How to complete this task: Among the entries that follow, some lines contain the word "master". Show all of them.
Supplied data START
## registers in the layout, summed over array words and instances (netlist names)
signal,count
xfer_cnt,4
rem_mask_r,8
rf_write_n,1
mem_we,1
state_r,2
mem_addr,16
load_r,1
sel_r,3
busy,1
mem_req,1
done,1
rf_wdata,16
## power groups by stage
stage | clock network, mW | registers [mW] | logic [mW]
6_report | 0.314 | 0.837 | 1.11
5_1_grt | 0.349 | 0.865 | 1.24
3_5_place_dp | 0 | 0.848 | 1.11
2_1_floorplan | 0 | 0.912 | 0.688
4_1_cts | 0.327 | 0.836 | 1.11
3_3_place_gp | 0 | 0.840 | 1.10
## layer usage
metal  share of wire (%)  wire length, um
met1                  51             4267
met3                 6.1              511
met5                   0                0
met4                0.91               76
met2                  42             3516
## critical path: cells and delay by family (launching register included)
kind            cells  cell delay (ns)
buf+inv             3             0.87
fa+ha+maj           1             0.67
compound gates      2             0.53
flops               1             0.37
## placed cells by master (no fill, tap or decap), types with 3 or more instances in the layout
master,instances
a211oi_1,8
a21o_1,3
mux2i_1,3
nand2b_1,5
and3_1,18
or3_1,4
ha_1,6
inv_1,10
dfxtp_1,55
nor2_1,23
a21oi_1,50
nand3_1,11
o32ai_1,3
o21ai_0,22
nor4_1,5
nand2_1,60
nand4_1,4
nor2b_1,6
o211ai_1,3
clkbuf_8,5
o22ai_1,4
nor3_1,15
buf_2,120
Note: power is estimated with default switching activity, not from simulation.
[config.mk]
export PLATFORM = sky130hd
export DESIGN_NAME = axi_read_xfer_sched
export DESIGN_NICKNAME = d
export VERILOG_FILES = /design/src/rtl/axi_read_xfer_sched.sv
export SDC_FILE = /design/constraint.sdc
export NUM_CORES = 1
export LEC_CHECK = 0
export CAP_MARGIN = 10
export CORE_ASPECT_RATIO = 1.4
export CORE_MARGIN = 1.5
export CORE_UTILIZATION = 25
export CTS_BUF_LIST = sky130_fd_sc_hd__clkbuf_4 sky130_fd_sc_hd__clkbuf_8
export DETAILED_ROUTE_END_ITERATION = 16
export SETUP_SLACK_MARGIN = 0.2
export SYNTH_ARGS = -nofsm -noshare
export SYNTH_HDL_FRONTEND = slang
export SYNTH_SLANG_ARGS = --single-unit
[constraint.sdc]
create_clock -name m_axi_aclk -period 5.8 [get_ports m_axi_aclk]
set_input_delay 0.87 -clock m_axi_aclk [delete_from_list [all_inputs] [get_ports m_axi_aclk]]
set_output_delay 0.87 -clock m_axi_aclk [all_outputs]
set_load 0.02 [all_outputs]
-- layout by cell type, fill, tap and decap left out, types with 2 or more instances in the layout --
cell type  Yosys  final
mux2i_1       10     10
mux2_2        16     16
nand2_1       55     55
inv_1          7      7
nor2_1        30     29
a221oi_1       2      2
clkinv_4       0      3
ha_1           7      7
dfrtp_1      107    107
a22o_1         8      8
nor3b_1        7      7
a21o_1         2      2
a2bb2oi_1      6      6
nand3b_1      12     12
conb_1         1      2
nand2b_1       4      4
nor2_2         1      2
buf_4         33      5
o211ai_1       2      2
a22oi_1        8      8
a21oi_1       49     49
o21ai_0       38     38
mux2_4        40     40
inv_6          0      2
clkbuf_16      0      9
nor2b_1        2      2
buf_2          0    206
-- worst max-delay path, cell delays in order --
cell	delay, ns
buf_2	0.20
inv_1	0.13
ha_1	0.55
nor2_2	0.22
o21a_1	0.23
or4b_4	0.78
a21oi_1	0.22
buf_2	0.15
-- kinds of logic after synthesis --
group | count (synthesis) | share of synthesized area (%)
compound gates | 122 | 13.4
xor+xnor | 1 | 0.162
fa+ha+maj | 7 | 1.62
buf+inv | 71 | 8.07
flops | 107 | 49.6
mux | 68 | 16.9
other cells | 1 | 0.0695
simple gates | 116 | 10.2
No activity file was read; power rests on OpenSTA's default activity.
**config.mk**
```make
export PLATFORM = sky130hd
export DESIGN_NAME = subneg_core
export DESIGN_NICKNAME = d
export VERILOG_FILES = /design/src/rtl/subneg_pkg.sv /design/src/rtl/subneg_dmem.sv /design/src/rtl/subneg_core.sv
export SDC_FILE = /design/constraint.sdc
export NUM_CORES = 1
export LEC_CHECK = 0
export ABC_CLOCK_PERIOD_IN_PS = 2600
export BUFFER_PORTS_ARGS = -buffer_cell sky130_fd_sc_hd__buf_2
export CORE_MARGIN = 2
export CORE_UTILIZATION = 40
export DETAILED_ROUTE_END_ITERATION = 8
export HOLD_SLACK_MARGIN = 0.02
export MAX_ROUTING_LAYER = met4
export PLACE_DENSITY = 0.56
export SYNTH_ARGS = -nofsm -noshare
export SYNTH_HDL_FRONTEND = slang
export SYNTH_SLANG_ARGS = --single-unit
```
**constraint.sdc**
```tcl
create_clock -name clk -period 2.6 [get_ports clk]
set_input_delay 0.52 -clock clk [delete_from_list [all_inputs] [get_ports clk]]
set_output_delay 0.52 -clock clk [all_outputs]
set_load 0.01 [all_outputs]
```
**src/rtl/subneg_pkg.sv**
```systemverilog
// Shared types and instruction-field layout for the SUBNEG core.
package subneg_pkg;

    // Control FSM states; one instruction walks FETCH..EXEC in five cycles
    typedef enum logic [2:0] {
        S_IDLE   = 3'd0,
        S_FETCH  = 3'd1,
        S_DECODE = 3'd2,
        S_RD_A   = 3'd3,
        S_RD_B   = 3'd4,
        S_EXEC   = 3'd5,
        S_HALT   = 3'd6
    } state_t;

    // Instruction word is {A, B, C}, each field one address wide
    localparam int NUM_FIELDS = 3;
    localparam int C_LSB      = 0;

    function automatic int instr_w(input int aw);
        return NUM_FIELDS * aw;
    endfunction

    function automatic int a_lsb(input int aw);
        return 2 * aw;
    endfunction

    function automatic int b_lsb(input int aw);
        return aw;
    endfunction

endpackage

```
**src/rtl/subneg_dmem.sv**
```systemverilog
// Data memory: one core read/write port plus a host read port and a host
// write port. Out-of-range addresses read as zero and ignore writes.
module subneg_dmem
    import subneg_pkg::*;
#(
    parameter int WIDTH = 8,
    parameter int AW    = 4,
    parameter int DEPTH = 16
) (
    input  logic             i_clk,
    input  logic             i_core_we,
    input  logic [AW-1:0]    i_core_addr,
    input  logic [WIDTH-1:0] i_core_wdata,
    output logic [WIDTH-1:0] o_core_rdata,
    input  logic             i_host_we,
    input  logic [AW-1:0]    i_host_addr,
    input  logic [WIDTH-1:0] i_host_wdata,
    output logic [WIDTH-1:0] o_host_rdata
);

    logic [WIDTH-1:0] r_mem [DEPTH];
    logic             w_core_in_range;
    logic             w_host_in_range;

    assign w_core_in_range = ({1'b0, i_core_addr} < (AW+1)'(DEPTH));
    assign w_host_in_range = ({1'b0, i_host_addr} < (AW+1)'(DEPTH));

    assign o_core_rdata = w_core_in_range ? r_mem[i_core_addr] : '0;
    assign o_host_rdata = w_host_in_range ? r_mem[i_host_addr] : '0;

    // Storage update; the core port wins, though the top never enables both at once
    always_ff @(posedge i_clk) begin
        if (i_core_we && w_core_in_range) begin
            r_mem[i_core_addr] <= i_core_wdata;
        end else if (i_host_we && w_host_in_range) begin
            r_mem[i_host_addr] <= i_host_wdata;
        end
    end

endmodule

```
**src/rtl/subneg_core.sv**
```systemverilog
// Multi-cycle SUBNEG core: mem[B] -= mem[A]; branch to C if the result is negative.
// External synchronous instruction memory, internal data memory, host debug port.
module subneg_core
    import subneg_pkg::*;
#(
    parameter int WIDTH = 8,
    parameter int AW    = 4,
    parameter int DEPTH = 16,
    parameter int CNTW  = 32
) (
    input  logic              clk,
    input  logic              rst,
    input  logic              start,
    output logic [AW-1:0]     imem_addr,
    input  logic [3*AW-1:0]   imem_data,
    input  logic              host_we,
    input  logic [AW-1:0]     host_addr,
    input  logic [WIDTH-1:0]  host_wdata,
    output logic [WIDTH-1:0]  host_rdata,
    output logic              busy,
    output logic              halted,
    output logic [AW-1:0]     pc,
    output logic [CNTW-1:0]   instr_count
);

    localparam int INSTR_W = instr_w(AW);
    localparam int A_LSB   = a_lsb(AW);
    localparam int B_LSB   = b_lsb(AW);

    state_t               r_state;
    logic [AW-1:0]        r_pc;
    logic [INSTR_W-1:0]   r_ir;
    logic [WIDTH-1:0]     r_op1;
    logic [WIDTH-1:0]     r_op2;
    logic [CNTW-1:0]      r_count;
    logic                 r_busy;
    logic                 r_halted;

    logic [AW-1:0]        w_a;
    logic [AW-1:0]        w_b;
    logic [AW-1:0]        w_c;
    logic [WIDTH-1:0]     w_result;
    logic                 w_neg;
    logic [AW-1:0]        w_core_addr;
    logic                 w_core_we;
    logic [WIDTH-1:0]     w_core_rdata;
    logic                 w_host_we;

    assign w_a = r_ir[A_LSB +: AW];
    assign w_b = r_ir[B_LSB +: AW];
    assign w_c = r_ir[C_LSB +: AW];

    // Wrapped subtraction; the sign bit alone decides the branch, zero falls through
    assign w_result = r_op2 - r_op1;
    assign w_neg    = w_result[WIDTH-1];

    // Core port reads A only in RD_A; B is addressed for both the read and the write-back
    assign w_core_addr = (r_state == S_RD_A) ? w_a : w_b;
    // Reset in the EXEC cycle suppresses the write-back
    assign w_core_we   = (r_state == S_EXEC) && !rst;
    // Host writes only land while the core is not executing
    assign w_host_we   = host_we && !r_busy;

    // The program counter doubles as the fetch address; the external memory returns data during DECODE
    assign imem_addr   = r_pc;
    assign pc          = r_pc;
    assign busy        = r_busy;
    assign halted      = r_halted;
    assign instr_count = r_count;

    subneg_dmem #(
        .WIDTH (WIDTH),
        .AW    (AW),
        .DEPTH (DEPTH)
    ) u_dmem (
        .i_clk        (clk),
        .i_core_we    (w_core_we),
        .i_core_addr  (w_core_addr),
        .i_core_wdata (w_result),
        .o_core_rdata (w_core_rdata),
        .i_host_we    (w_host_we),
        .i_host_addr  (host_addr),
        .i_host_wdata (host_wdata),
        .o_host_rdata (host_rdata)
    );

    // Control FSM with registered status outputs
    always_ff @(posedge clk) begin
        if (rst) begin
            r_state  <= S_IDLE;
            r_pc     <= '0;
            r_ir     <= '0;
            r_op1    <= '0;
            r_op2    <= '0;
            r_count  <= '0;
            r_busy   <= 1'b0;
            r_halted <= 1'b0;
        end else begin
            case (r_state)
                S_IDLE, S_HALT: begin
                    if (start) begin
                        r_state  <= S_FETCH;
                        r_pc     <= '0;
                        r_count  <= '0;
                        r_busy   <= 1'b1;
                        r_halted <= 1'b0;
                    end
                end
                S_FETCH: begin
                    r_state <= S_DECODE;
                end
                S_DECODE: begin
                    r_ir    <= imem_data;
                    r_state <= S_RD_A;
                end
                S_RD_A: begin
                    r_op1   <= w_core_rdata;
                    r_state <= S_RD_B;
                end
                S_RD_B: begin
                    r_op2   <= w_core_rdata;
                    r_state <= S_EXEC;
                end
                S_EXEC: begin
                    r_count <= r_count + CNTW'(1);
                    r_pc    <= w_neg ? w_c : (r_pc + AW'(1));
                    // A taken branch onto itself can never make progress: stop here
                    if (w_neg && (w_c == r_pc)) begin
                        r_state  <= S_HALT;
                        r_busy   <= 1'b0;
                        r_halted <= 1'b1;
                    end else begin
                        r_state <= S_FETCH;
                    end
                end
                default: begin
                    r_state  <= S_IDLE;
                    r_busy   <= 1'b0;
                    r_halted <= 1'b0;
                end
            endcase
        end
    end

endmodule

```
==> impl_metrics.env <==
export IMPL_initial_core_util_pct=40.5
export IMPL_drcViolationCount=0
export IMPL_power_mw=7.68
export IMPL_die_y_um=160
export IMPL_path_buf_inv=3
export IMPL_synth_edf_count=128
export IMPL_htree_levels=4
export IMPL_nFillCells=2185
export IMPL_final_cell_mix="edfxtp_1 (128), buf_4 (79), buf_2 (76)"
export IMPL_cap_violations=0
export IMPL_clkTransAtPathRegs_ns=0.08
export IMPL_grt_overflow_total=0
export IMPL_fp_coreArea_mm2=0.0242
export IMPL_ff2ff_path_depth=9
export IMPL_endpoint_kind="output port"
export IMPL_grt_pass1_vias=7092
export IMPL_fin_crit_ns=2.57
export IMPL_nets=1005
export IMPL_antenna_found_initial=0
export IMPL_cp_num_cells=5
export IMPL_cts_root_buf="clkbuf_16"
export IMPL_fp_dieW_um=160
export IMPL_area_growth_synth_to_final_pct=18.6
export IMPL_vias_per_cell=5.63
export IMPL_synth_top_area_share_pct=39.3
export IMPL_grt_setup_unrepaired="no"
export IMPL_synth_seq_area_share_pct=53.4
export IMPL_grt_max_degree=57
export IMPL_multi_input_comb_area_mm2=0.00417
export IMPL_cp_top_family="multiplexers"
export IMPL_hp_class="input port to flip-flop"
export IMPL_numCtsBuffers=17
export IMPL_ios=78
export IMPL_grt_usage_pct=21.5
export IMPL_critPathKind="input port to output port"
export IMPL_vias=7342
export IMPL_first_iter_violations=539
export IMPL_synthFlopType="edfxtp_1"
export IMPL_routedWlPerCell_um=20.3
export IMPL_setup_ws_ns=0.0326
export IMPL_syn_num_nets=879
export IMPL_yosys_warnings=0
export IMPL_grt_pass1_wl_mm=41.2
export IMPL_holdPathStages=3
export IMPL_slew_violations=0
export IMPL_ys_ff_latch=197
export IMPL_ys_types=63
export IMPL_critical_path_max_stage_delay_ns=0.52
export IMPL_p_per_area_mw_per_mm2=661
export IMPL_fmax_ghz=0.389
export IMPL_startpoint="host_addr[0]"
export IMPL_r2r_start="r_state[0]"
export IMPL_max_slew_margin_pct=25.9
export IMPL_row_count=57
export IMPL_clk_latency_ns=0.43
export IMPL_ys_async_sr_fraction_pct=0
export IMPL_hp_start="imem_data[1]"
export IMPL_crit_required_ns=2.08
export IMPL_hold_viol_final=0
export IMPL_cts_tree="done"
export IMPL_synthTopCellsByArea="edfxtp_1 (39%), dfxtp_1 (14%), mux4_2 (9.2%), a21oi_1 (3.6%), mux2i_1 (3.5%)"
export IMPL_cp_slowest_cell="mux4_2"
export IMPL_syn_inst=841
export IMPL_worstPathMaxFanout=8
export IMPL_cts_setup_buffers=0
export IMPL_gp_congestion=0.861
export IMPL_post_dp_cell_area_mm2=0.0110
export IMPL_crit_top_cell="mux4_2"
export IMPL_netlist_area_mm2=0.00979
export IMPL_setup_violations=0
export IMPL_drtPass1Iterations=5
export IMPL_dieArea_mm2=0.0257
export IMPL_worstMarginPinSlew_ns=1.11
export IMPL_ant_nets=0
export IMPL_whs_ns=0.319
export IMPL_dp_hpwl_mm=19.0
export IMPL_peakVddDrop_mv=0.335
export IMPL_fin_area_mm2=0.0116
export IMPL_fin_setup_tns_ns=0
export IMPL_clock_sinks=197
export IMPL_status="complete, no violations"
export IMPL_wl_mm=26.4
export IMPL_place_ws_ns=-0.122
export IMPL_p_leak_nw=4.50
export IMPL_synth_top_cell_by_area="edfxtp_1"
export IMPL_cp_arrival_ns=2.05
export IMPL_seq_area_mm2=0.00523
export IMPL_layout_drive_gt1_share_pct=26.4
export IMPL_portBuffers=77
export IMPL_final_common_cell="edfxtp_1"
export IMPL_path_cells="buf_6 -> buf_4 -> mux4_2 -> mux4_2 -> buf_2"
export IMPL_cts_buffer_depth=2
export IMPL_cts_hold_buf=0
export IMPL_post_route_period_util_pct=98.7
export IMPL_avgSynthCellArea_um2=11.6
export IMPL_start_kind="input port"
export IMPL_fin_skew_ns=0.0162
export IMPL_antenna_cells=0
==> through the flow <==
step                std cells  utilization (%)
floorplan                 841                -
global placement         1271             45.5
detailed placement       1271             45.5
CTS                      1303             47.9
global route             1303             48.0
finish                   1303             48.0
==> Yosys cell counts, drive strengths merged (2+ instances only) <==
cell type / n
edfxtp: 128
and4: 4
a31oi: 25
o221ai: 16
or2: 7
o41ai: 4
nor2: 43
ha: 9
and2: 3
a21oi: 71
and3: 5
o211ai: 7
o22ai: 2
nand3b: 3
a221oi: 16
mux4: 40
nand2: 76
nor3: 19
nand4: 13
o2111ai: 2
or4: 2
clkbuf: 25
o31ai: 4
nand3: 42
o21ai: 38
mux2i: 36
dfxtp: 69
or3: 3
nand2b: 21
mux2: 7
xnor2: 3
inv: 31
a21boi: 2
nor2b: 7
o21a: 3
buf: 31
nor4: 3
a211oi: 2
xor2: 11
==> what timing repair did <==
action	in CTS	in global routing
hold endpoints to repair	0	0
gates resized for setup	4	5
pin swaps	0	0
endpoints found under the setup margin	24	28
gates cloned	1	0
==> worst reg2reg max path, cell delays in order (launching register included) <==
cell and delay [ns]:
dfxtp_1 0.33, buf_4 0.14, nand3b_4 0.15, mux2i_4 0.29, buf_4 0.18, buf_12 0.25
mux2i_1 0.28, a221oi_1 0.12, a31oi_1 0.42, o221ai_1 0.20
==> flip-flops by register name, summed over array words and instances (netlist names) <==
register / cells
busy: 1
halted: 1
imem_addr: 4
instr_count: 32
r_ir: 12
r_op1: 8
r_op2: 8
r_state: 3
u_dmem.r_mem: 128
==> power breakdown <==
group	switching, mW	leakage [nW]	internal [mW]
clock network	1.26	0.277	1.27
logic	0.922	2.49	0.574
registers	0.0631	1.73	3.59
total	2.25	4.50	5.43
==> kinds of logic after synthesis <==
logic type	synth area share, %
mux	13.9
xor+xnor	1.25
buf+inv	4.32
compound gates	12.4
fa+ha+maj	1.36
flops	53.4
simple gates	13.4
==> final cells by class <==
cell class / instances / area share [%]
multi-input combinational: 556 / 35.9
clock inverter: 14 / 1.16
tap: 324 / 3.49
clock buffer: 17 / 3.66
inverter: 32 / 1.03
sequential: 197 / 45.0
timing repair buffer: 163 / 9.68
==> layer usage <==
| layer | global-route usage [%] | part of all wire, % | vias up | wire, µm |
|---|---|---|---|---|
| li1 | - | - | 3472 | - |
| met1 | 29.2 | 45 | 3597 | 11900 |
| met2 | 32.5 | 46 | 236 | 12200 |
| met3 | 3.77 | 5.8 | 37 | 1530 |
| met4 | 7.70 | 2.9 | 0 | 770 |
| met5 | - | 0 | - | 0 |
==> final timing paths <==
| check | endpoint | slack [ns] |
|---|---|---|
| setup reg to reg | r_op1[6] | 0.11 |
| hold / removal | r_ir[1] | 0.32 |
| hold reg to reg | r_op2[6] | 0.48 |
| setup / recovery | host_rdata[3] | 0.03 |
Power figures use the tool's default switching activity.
Supplied data END
Solution:
## placed cells by master (no fill, tap or decap), types with 3 or more instances in the layout
master,instances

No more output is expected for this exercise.